Brennan’s picks: Green Grass Running Water

Green Grass, Running Water by Thomas King.

“One of the first things you pick up listening to or reading Thomas King is that he was born to tell stories. Even on the page it feels like he’s speaking a world into existence. I trust him to tell a great story which is why I stuck with this one even though for the first 50ish pages I hadn’t the foggiest clue what was happening. If you like your plots linear this is NOT the book for you.

We get the story from an unknown narrator as he tells the story to Coyote, the trickster of plains nations folklore, however, the narrator is also being narrated to by the 4 Old Indians. These supernatural beings each represent a character from indigenous oral traditions and in the telling of their stories there is a kind of mash-up blending with Judeo-Christian and western literary traditions.These tales are, at once, hilarious and a devastating critique of settler colonialism. The work of a master storyteller.

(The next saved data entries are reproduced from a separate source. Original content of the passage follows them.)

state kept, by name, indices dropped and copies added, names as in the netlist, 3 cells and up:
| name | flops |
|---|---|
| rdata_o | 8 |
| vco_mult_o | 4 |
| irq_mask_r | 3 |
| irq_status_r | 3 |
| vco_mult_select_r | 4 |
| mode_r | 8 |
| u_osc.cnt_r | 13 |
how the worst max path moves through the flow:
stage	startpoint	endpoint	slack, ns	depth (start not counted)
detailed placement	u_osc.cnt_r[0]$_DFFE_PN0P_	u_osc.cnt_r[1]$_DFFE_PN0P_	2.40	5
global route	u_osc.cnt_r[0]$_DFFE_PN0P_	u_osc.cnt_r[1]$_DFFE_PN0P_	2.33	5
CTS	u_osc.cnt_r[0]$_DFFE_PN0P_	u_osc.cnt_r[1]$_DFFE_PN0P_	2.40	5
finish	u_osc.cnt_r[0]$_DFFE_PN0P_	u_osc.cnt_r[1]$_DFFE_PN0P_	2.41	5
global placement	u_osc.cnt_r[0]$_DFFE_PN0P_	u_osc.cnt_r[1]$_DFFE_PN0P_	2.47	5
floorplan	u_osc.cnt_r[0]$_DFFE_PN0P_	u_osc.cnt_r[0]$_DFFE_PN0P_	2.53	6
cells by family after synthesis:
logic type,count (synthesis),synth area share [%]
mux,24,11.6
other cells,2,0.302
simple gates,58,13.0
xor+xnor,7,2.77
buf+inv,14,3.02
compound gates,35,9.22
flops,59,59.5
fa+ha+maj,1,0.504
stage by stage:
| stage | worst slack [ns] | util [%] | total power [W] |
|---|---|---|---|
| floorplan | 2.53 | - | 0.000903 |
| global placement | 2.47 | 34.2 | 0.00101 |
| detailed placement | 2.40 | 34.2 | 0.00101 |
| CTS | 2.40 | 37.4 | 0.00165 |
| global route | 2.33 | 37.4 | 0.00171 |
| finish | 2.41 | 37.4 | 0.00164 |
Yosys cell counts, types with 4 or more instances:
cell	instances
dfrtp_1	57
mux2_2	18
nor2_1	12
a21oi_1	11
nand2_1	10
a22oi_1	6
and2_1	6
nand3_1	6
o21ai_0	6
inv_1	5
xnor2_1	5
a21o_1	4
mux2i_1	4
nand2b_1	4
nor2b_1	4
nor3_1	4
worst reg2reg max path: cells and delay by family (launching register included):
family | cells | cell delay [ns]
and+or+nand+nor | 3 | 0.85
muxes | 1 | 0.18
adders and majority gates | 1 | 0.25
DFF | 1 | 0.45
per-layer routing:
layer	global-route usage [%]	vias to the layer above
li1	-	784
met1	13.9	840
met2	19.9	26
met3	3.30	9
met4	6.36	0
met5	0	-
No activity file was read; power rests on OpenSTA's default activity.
[src/adcsq_top.sv]
/*
  software-trigger conversion sequencer with apb register slave, select and
  scan modes, sequential or one-shot, range check and result registers.
  assumes one 20 mhz clock, apb master on that clock, and a comparator
  input resolved each clock for the tap value driven out.
*/
// Implementation choices: the placing of the registers and the APB slave port.
// Behaviour
// - select mode: run starts converting the channel in channel select.
// - each finished conversion loads word and byte results and pulses done irq.
// - select sequential: same channel reconverts at once until run cleared.
// - select one-shot: after one conversion run clears, back to standby.
// - scan mode: run converts group slots first through fourth in order.
// - scan mode: result and done irq after each channel, four per pass.
// - scan sequential: after fourth slot restart pass at first slot.
// - scan one-shot: after four slots run clears, back to standby.
// - writing run 1 mid-conversion restarts: same channel, or group start.
// - channel select write mid-conversion aborts, restarts on new selection.
// - clearing run mid-conversion aborts to standby with no result stored.
// - clearing power bit in standby puts converter in stopped state.
// - while power is 0, run writes of 1 are ignored.
// - hardware trigger never starts or restarts a conversion.
// - range check on and result outside the limits with inside set, or within them with inside clear: no store, no irq.
// - word result is 16 bits, 10-bit value times sixty-four.
// - byte result is 8 bits, an 8-bit form of each result.
// - reset clears word and byte results to zero.
`timescale 1ns/10ps
`include "adcsq_defs.svh"
module adcsq_top
  import adcsq_pkg::*;
#(
  parameter int CONV_CYCLES = `ADCSQ_CONV_CYCLES,
  parameter int CH_W = `ADCSQ_CH_W
) (
  input wire logic i_clk,
  input wire logic i_resetn,
  input wire logic i_psel,
  input wire logic i_penable,
  input wire logic i_pwrite,
  input wire logic [11:0] i_paddr,
  input wire logic [31:0] i_pwdata,
  output logic [31:0] o_prdata,
  output logic o_pready,
  output logic o_pslverr,
  input wire logic i_cmp_hi,
  input wire logic i_hw_trigger,
  output logic [`ADCSQ_SAR_W-1:0] o_tap,
  output logic [CH_W-1:0] o_channel,
  output logic o_sample,
  output logic o_converter_power,
  output logic o_conversion_done_irq
);
  localparam int SAR_W = `ADCSQ_SAR_W;
  localparam logic [7:0] CONV_LEN = 8'(CONV_CYCLES);

  adcsq_state_e state_reg;
  adcsq_state_e state_next;
  logic converter_power_bit_reg;
  logic conversion_run_bit_reg;
  logic scan_mode_reg;
  logic oneshot_reg;
  logic [CH_W-1:0] channel_select_register_reg;
  logic range_check_select_reg;
  logic range_inside_reg;
  logic [7:0] upper_limit_register_reg;
  logic [7:0] lower_limit_register_reg;
  logic [15:0] result_word_register_reg;
  logic [7:0] result_byte_register_reg;
  logic [1:0] slot_reg;
  logic [1:0] slot_next;
  logic [7:0] wait_reg;
  logic irq_reg;
  logic cmp_meta_reg;
  logic cmp_sync_reg;
  logic trig_meta_reg;
  logic trig_sync_reg;
  logic [31:0] prdata_reg;

  // apb decode
  wire wr_en = i_psel & i_penable & i_pwrite;
  wire rd_en = i_psel & i_penable & ~i_pwrite;
  wire hit_mode = i_paddr == `ADCSQ_OFF_MODE;
  wire hit_chsel = i_paddr == `ADCSQ_OFF_CHSEL;
  wire hit_word = i_paddr == `ADCSQ_OFF_WORD;
  wire hit_byte = i_paddr == `ADCSQ_OFF_BYTE;
  wire hit_range = i_paddr == `ADCSQ_OFF_RANGE;
  wire hit_upper = i_paddr == `ADCSQ_OFF_UPPER;
  wire hit_lower = i_paddr == `ADCSQ_OFF_LOWER;
  wire hit_status = i_paddr == `ADCSQ_OFF_STATUS;
  wire mapped = hit_mode | hit_chsel | hit_word | hit_byte | hit_range | hit_upper
    | hit_lower | hit_status;
  wire wr_mode = wr_en & hit_mode;
  wire wr_chsel = wr_en & hit_chsel;
  wire wr_range = wr_en & hit_range;
  wire wr_upper = wr_en & hit_upper;
  wire wr_lower = wr_en & hit_lower;
  wire wd_run = i_pwdata[`ADCSQ_BIT_RUN];
  wire wd_power = i_pwdata[`ADCSQ_BIT_POWER];

  // sequencer control
  wire converting = state_reg == ADCSQ_CONVERT;
  wire run_set = wr_mode & wd_run & wd_power & converter_power_bit_reg;
  wire run_clear = wr_mode & ~(wd_run & wd_power);
  wire restart = converting & (run_set | wr_chsel) & ~run_clear;
  wire start_fresh = (state_reg == ADCSQ_STANDBY) & run_set;
  wire sample_done = converting & (wait_reg == 8'h00);

  logic eng_start;
  logic eng_done;
  logic eng_busy;
  logic [SAR_W-1:0] eng_result;

  // range check on upper eight result bits
  wire [7:0] res_hi = eng_result[SAR_W-1 -: 8];
  wire in_limits = (res_hi <= upper_limit_register_reg) & (res_hi >= lower_limit_register_reg);
  wire range_ok = ~range_check_select_reg | (in_limits == range_inside_reg);
  wire finish = converting & eng_done & ~run_clear & ~restart;
  wire store = finish & range_ok;
  wire last_slot = ~scan_mode_reg | (slot_reg == 2'd3);
  wire stop_after = finish & oneshot_reg & last_slot;

  // only software writes abort; the trigger level is only readable
  wire eng_abort = restart | run_clear;
  // no start in a cycle that restarts or stops, so the abort always wins
  assign eng_start = sample_done & ~eng_busy & ~eng_done & ~eng_abort;

  adcsq_sar_engine #(
    .SAR_W(SAR_W)
  ) u_engine (
    .i_clk(i_clk),
    .i_resetn(i_resetn),
    .i_start(eng_start),
    .i_abort(eng_abort),
    .i_cmp_hi(cmp_sync_reg),
    .o_tap(o_tap),
    .o_result(eng_result),
    .o_busy(eng_busy),
    .o_done(eng_done)
  );

  always_comb begin
    state_next = state_reg;
    slot_next = slot_reg;
    unique case (state_reg)
      ADCSQ_STOP: begin
        if (wr_mode & wd_power) begin
          state_next = ADCSQ_STANDBY;
        end
      end
      ADCSQ_STANDBY: begin
        if (wr_mode & ~wd_power) begin
          state_next = ADCSQ_STOP;
        end else if (start_fresh) begin
          state_next = ADCSQ_CONVERT;
          slot_next = 2'd0;
        end
      end
      ADCSQ_CONVERT: begin
        if (run_clear) begin
          state_next = ADCSQ_STANDBY;
        end else if (restart) begin
          slot_next = 2'd0;
        end else if (stop_after) begin
          state_next = ADCSQ_STANDBY;
          slot_next = 2'd0;
        end else if (finish) begin
          slot_next = scan_mode_reg ? slot_reg + 2'd1 : 2'd0;
        end
      end
    endcase
  end

  always_ff @(posedge i_clk or negedge i_resetn) begin
    if (!i_resetn) begin
      cmp_meta_reg <= 1'b0;
      cmp_sync_reg <= 1'b0;
    end else begin
      cmp_meta_reg <= i_cmp_hi;
      cmp_sync_reg <= cmp_meta_reg;
    end
  end

  // trigger pin synchroniser, level shown in status only
  always_ff @(posedge i_clk or negedge i_resetn) begin
    if (!i_resetn) begin
      trig_meta_reg <= 1'b0;
      trig_sync_reg <= 1'b0;
    end else begin
      trig_meta_reg <= i_hw_trigger;
      trig_sync_reg <= trig_meta_reg;
    end
  end

  always_ff @(posedge i_clk or negedge i_resetn) begin
    if (!i_resetn) begin
      state_reg <= ADCSQ_STOP;
    end else begin
      state_reg <= state_next;
    end
  end

  // scan slot, zeroed at start, restart and one-shot stop, but a run clear leaves it as it was
  always_ff @(posedge i_clk or negedge i_resetn) begin
    if (!i_resetn) begin
      slot_reg <= 2'd0;
    end else begin
      slot_reg <= slot_next;
    end
  end

  // sample interval counter, reloaded at every start or restart
  always_ff @(posedge i_clk or negedge i_resetn) begin
    if (!i_resetn) begin
      wait_reg <= CONV_LEN;
    end else if (start_fresh | restart | finish | ~converting) begin
      wait_reg <= CONV_LEN;
    end else if (wait_reg != 8'h00) begin
      wait_reg <= wait_reg - 8'h01;
    end
  end

  // mode register: power bit
  always_ff @(posedge i_clk or negedge i_resetn) begin
    if (!i_resetn) begin
      converter_power_bit_reg <= 1'b0;
    end else if (wr_mode) begin
      converter_power_bit_reg <= wd_power;
    end
  end

  // run bit: refused without power, cleared after a one-shot
  always_ff @(posedge i_clk or negedge i_resetn) begin
    if (!i_resetn) begin
      conversion_run_bit_reg <= 1'b0;
    end else if (wr_mode) begin
      conversion_run_bit_reg <= wd_run & wd_power & converter_power_bit_reg;
    end else if (stop_after) begin
      conversion_run_bit_reg <= 1'b0;
    end
  end

  // scan and one-shot selection
  always_ff @(posedge i_clk or negedge i_resetn) begin
    if (!i_resetn) begin
      scan_mode_reg <= 1'b0;
      oneshot_reg <= 1'b0;
    end else if (wr_mode) begin
      scan_mode_reg <= i_pwdata[`ADCSQ_BIT_SCAN];
      oneshot_reg <= i_pwdata[`ADCSQ_BIT_ONESHOT];
    end
  end

  // channel select, a write mid-conversion also restarts
  always_ff @(posedge i_clk or negedge i_resetn) begin
    if (!i_resetn) begin
      channel_select_register_reg <= '0;
    end else if (wr_chsel) begin
      channel_select_register_reg <= i_pwdata[CH_W-1:0];
    end
  end

  // range check selection
  always_ff @(posedge i_clk or negedge i_resetn) begin
    if (!i_resetn) begin
      range_check_select_reg <= 1'b0;
      range_inside_reg <= 1'b1;
    end else if (wr_range) begin
      range_check_select_reg <= i_pwdata[`ADCSQ_BIT_RCK];
      range_inside_reg <= i_pwdata[`ADCSQ_BIT_RCK_INSIDE];
    end
  end

  // limits, compared with the upper eight result bits
  always_ff @(posedge i_clk or negedge i_resetn) begin
    if (!i_resetn) begin
      upper_limit_register_reg <= `ADCSQ_RST_UPPER;
    end else if (wr_upper) begin
      upper_limit_register_reg <= i_pwdata[7:0];
    end
  end

  always_ff @(posedge i_clk or negedge i_resetn) begin
    if (!i_resetn) begin
      lower_limit_register_reg <= `ADCSQ_RST_LOWER;
    end else if (wr_lower) begin
      lower_limit_register_reg <= i_pwdata[7:0];
    end
  end

  // result registers, word and byte
  always_ff @(posedge i_clk or negedge i_resetn) begin
    if (!i_resetn) begin
      result_word_register_reg <= `ADCSQ_RST_WORD;
      result_byte_register_reg <= `ADCSQ_RST_BYTE;
    end else if (store) begin
      result_word_register_reg <= {eng_result, {`ADCSQ_WORD_SHIFT{1'b0}}};
      result_byte_register_reg <= res_hi;
    end
  end

  // done pulse, one cycle per stored result
  always_ff @(posedge i_clk or negedge i_resetn) begin
    if (!i_resetn) begin
      irq_reg <= 1'b0;
    end else begin
      irq_reg <= store;
    end
  end

  // read mux
  always_comb begin
    prdata_reg = 32'h0000_0000;
    if (hit_mode) begin
      prdata_reg[`ADCSQ_BIT_RUN] = conversion_run_bit_reg;
      prdata_reg[`ADCSQ_BIT_SCAN] = scan_mode_reg;
      prdata_reg[`ADCSQ_BIT_ONESHOT] = oneshot_reg;
      prdata_reg[`ADCSQ_BIT_POWER] = converter_power_bit_reg;
    end else if (hit_chsel) begin
      prdata_reg[CH_W-1:0] = channel_select_register_reg;
    end else if (hit_word) begin
      prdata_reg[15:0] = result_word_register_reg;
    end else if (hit_byte) begin
      prdata_reg[7:0] = result_byte_register_reg;
    end else if (hit_range) begin
      prdata_reg[`ADCSQ_BIT_RCK] = range_check_select_reg;
      prdata_reg[`ADCSQ_BIT_RCK_INSIDE] = range_inside_reg;
    end else if (hit_upper) begin
      prdata_reg[7:0] = upper_limit_register_reg;
    end else if (hit_lower) begin
      prdata_reg[7:0] = lower_limit_register_reg;
    end else if (hit_status) begin
      prdata_reg[1:0] = state_reg;
      prdata_reg[3:2] = slot_reg;
      prdata_reg[`ADCSQ_BIT_TRIG] = trig_sync_reg;
    end
  end

  assign o_prdata = rd_en ? prdata_reg : 32'h0000_0000;
  assign o_pready = 1'b1;
  assign o_pslverr = i_psel & i_penable & ~mapped;
  // scan slot selects one of four channels of the group
  assign o_channel = scan_mode_reg
    ? {channel_select_register_reg[CH_W-1:2], slot_reg}
    : channel_select_register_reg;
  assign o_sample = converting & ~eng_busy & ~eng_done;
  assign o_converter_power = converter_power_bit_reg;
  assign o_conversion_done_irq = irq_reg;
endmodule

So, the Old Indians escape from a mental institute and with Coyote in tow begin making their way to the fictitious town, on Blackfoot Territory, of Blossom, Alberta. It seems they’ll have to fix the world…again. Often fixing the world is really about helping to fix people and the Blackfoot folks we meet in and around blossom could use a little help. Alberta Frank is a university professor who wants a baby but not a man which is bad news for her current lovers, cousins Charlie and Lionel who both want her. Lionel’s uncle Eli could use a hand as well. He’s the last man left opposing the damming of a river crucial to his people. Everything is coming to a head at the annual Sundance and with Coyote lending a paw things could go any way.”